Repentance in anOdd Place (Genesis 24:67)

Genesis 24:67

 

Then Isaac brought her into the tent of Sarah his mother and took Rebekah, and she became his wife, and he loved her. So Isaac was comforted after his mother’s death.

 

                Sometimes we can learn something important about what a word means by seeing how it is translated in other settings. I’m not a scholar here, so understand that I do not consider myself to be an expert. Yet, I do think there is something that we can learn here that will help us in our understanding of a biblical concept.

 

                In the verse above, the word “comforted” is a Hebrew word that is used multiple times in the Old Testament.
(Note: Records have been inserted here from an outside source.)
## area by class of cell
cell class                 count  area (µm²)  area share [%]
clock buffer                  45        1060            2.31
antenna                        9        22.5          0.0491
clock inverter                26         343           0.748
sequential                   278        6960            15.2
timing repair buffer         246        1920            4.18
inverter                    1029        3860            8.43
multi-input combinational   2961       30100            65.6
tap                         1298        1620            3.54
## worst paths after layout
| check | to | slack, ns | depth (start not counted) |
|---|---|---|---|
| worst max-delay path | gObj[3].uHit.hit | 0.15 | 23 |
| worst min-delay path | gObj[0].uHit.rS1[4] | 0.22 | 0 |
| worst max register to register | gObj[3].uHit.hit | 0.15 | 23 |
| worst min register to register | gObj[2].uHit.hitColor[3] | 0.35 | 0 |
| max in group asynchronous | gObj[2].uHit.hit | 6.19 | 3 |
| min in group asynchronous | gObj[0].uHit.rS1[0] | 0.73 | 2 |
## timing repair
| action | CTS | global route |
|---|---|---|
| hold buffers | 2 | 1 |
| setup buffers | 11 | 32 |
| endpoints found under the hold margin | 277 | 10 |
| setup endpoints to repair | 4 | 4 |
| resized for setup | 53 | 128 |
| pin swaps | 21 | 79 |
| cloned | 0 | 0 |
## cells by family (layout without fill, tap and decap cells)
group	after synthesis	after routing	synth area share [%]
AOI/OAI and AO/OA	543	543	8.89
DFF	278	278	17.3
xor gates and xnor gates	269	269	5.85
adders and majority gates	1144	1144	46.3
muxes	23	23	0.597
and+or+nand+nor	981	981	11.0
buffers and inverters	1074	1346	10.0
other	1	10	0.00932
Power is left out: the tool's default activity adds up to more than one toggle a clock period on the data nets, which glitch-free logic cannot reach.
[config.mk]
export PLATFORM = sky130hd
export DESIGN_NAME = multicycle_main_control
export DESIGN_NICKNAME = d
export VERILOG_FILES = /design/src/rtl/multicycle_main_control.sv
export SDC_FILE = /design/constraint.sdc
export NUM_CORES = 1
export LEC_CHECK = 0
export CAP_MARGIN = 25
export CELL_PAD_IN_SITES_DETAIL_PLACEMENT = 2
export CELL_PAD_IN_SITES_GLOBAL_PLACEMENT = 2
export CORE_MARGIN = 1.5
export CORE_UTILIZATION = 37
export CTS_CLUSTER_SIZE = 28
export DETAILED_ROUTE_END_ITERATION = 8
export DONT_BUFFER_PORTS = 1
export HOLD_SLACK_MARGIN = 0.03
export PLACE_DENSITY_LB_ADDON = 0.15
export SYNTH_ARGS = -nofsm -noshare
export SYNTH_HDL_FRONTEND = slang
export SYNTH_SLANG_ARGS = --single-unit
[constraint.sdc]
create_clock -name clk -period 4.85 [get_ports clk]
set_input_delay 0.485 -clock clk [delete_from_list [all_inputs] [get_ports clk]]
set_output_delay 0.485 -clock clk [all_outputs]
set_load 0.01 [all_outputs]
File: config.mk
export PLATFORM = sky130hd
export DESIGN_NAME = mic1_exec_ctrl
export DESIGN_NICKNAME = d
export VERILOG_FILES = /design/src/rtl/mic1_exec_ctrl.sv
export SDC_FILE = /design/constraint.sdc
export NUM_CORES = 1
export LEC_CHECK = 0
export ABC_CLOCK_PERIOD_IN_PS = 6120
export BUFFER_PORTS_ARGS = -buffer_cell sky130_fd_sc_hd__buf_4
export CORE_MARGIN = 5
export CORE_UTILIZATION = 50
export DETAILED_ROUTE_END_ITERATION = 10
export GPL_TIMING_DRIVEN = 0
export PLACE_DENSITY = 0.77
export SYNTH_ARGS = -nofsm -noshare
export SYNTH_HDL_FRONTEND = slang
export SYNTH_SLANG_ARGS = --single-unit
export TNS_END_PERCENT = 30
File: constraint.sdc
create_clock -name clk -period 6.12 [get_ports clk]
set_input_delay 0.612 -clock clk [delete_from_list [all_inputs] [get_ports clk]]
set_output_delay 0.612 -clock clk [all_outputs]
set_load 0.02 [all_outputs]
===== src/rtl/alu_cmd_sequencer.sv =====
// rtl/alu_cmd_sequencer.sv - command FIFO and issue/result sequencer for the 4-bit ALU register
module alu_cmd_sequencer #(
  parameter int DEPTH = 4,
  parameter int CNT_W = 8
) (
  input  logic                       clk,
  input  logic                       reset,
  input  logic                       cmd_valid,
  output logic                       cmd_ready,
  input  logic [3:0]                 cmd_data,
  input  logic [1:0]                 cmd_op,
  input  logic                       flush,
  output logic [3:0]                 alu_data_in,
  output logic [1:0]                 alu_op,
  output logic                       alu_load,
  input  logic [3:0]                 alu_data_out,
  input  logic                       alu_zero,
  output logic                       res_valid,
  input  logic                       res_ready,
  output logic [3:0]                 res_data,
  output logic                       res_zero,
  output logic [CNT_W-1:0]           zero_count,
  output logic [$clog2(DEPTH):0]     fifo_level,
  output logic                       busy
);
  localparam int AW = $clog2(DEPTH);
  localparam logic [AW:0] FULL_LVL = DEPTH[AW:0];

  typedef enum logic [1:0] {IDLE, ISSUE, WAIT} state_t;

  state_t state, state_nxt;

  logic [5:0]    mem [DEPTH];
  logic [AW-1:0] wr_ptr, rd_ptr;
  logic [AW:0]   count;
  logic [AW:0]   count_after;
  logic [5:0]    head;
  logic [3:0]    last_data;
  logic [1:0]    last_op;
  logic          full, push, pop, hs;

  assign full      = (count == FULL_LVL);
  assign cmd_ready = !full;
  assign push      = cmd_valid && !full && !flush;
  assign pop       = (state == ISSUE);
  assign head      = mem[rd_ptr];
  assign res_valid = (state == WAIT);
  assign hs        = res_valid && res_ready;

  // Occupancy seen by the WAIT exit decision: pop is never active in WAIT.
  assign count_after = flush ? '0 : count + {{AW{1'b0}}, push};

  always_ff @(posedge clk) begin
    if (push) begin
      mem[wr_ptr] <= {cmd_data, cmd_op};
    end
  end

  always_ff @(posedge clk) begin
    if (!reset) begin
      wr_ptr <= '0;
      rd_ptr <= '0;
      count  <= '0;
    end else if (flush) begin
      wr_ptr <= '0;
      rd_ptr <= '0;
      count  <= '0;
    end else begin
      if (push) wr_ptr <= wr_ptr + 1'b1;
      if (pop)  rd_ptr <= rd_ptr + 1'b1;
      count <= count + {{AW{1'b0}}, push} - {{AW{1'b0}}, pop};
    end
  end

  always_ff @(posedge clk) begin
    if (!reset) begin
      state <= IDLE;
    end else begin
      state <= state_nxt;
    end
  end

  always_comb begin
    state_nxt = state;
    case (state)
      IDLE:    if (count != '0 && !flush) state_nxt = ISSUE;
      ISSUE:   state_nxt = WAIT;
      WAIT:    if (hs) state_nxt = (count_after != '0) ? ISSUE : IDLE;
      default: state_nxt = IDLE;
    endcase
  end

  // Operand outputs show the FIFO head while issuing and hold it afterwards.
  always_ff @(posedge clk) begin
    if (!reset) begin
      last_data <= '0;
      last_op   <= '0;
    end else if (state == ISSUE) begin
      last_data <= head[5:2];
      last_op   <= head[1:0];
    end
  end

  assign alu_load    = (state == ISSUE);
  assign alu_data_in = alu_load ? head[5:2] : last_data;
  assign alu_op      = alu_load ? head[1:0] : last_op;

  assign res_data = res_valid ? alu_data_out : 4'h0;
  assign res_zero = res_valid && alu_zero;

  always_ff @(posedge clk) begin
    if (!reset) begin
      zero_count <= '0;
    end else if (hs && res_zero && zero_count != {CNT_W{1'b1}}) begin
      zero_count <= zero_count + 1'b1;
    end
  end

  assign fifo_level = count;
  assign busy       = (state != IDLE) || (count != '0);

endmodule


===== config.mk =====
export PLATFORM = sky130hd
export DESIGN_NAME = alu_cmd_sequencer
export DESIGN_NICKNAME = d
export VERILOG_FILES = /design/src/rtl/alu_cmd_sequencer.sv
export SDC_FILE = /design/constraint.sdc
export NUM_CORES = 1
export LEC_CHECK = 0
export ABC_CLOCK_PERIOD_IN_PS = 3500
export CORE_ASPECT_RATIO = 0.8
export CORE_UTILIZATION = 30
export CTS_CLUSTER_SIZE = 40
export DETAILED_ROUTE_END_ITERATION = 6
export GPL_ROUTABILITY_DRIVEN = 0
export SLEW_MARGIN = 0
export SYNTH_ARGS = -nofsm -noshare
export SYNTH_HDL_FRONTEND = slang
export SYNTH_SLANG_ARGS = --single-unit

===== constraint.sdc =====
create_clock -name clk -period 3.5 [get_ports clk]
set_input_delay 0.875 -clock clk [delete_from_list [all_inputs] [get_ports clk]]
set_output_delay 0.875 -clock clk [all_outputs]
set_load 0.005 [all_outputs]

==> impl_results.md, run 1 <==
- Cell Area, Synth: 2108 um^2
- Ports: 42
- Outcome: finished clean
- Number of setup buffers added after CTS: 0
- DRC: 0
- Min Tclk post-route: 3.056 ns
- Hold-fix buffers at CTS: 0
- Die height: 76.98 um
- Crit end category: primary output
- CTS Buf Count: 5
- PwrDens: 404.2 nW/um^2
- Hold Path Class: reg -> reg
- Die Wd: 95.73 um
- Core Region: 6571 um^2
- Slowest stage cell, crit path: dfxtp_1
- Setup violators final: 0
- VDD IR-drop max: 212.7 uV
- Seq/Total Area, Yosys: 57.92%
- Largest net degree at the start of global routing: 18
- Ordered cell list for the critical path: mux4_2 > mux2_4 > clkdlybuf4s50_1
- Clock network power share: 36.7%
- Sw frac: 20.48%
- CP max stage delay: 0.57 ns
- Final Cell Area: 2714 um^2
- P_sw: 224.7 uW
- Clock tree buffer depth: 2
- Number of global-route vias before repair: 1198
- Pre-Repair DR Iteration Count: 5
- Gr ovfl total: 0
- Post-CTS Resized: 0
- Crit Path Class: reg -> out
- Count of buffers from port buffering: 41
- Initial antenna violation count: 0
- Final setup margin: 0.4443 ns
- H-tree depth: 2
- Post-Synthesis Net Count: 180
- Number of synthesized register bits: 49
- Final period util: 87.31%
- CP Launch Type: flop
- Worst-skew pair later-pin latency: 0.30 ns
- Hold Slack: 0.5122 ns
- CTS tree: done
- CP max FO: 6
- Hold Vio Cnt, Final: 0
- Syn_area_per_cell: 13.60 um^2
- Netlist cell types: 34
- Max-Cap Viols: 0
- Drt total wl: 3591 um
- Clock Sinks: 49
- Die footprint: 7369 um^2
- Via density: 4.444
- Most frequent cells in the layout: clkdlybuf4s50_1, dfxtp_1, edfxtp_1
- Tot GR Track Use: 10.77%
- Worst EP arrival: 2.18 ns
- Slew HR: 73.75%
- Wire length per cell: 12.56 um
- Worst-Margin Slew: 0.3933 ns
- Pre-CTS setup slack: 0.6711 ns
- Area delta synth->final: 28.72%
- Initial Util: 32.08%
- Leak Pwr: 0.0009934 uW
- Layout Skew: 0.004244 ns
- Synth Instances: 155
- Most common cell after layout, fill and taps aside: clkdlybuf4s50_1
- Clock-pin transition on the worst setup and hold timing paths: 0.09 ns
- DR vias: 1271
- Seq pwr share: 56.1%
- Hold Startpoint: wr_ptr[1]$_SDFFE_PP0P_
- Layout Nets: 226
- Combinational share of power: 7.2%
- Synth warnings: 0
- Placed cell areas: 2599 um^2
- Layout cells sized above 1: 11.88%
- First-pass GRT wire length: 5934 um
- Pint: 872.2 uW
- Filler Cell Count: 634
- Dpl hpwl: 2619 um
- Worst r2r src: fifo_level[2]$_SDFF_PP0_
- RSZ-0062 raised after global routing: no
- Design Power: 1097 uW
- Root Driver: clkbuf_8
- Number of diodes: 0
- Fin Setup TNS: 0 ns
- Fmax: 0.3273 GHz
- Critical path data required time: 2.62 ns
- DRT antenna net count: 0
- DRT iter0 DRCs: 51
- Site row count: 26
- Final slew viol count: 0
==> area by class of cell <==
class	count	area, um^2	area share, %
inverter	4	15.01	0.5533
sequential	49	1221	45.00
clock buffer	5	68.82	2.536
timing repair buffer	43	425.4	15.68
tap	84	105.1	3.873
clock inverter	3	46.29	1.706
multi-input combinational	98	832.0	30.66
==> cells by family (layout without fill, tap and decap cells) <==
logic type      Yosys count  after routing  share of synthesized area [%]
flops                    49             49                          57.92
buf+inv                   8             55                          2.611
xor+xnor                  9              9                          3.739
simple gates             56             56                          14.96
mux                      13             13                          11.16
compound gates           11             11                          4.273
fa+ha+maj                 9              9                          5.341
==> registers in the layout, summed over array words and instances, names as in the netlist, named ones only <==
register    flops
wr_ptr          2
fifo_level      3
mem            24
state           2
last_op         2
last_data       4
zero_count      8
rd_ptr          2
In fact, that word is often translated “repent” in other settings

 

                In context, this verse tells us of how Isaac and Rebekah met and were married. The overall passage shows us how God, by his sovereign power, preserved his promise to Abraham and his family. But, most immediately, the verse shows how marrying Rebekah comforted the heart of Isaac after his mother’s death.

 

Why then would a word that means “repent” be used here? It is because part of what it means to repent is to have a genuine change of heart. Your heart feels one way about what you are doing. When you repent, that changes and your heart feels completely different. If one were to “repent” of grief, one would be comforted. This is at the heart of what it means to repent.

 

                Why cover all this here so inexpertly? I want us to see a key to the word “repent” that we do not often grasp. Repentance is more than a change of direction. Repentance includes a change of thinking and feeling that leads to a change of direction. Genuine, biblical repentance includes a heart change. When you repent, you do not merely stop doing something, your heart changes toward that thing.

 

                Consider, as you look at your own sin, what it would take for your heart to genuinely change. Consider what it means to actually feel differently toward the evil that your heart used to love. Repentance requires the work of the Holy Spirit in your heart to make you feel genuinely differently than before. And this must be a major part of our pursuit of sanctification for the glory of Christ.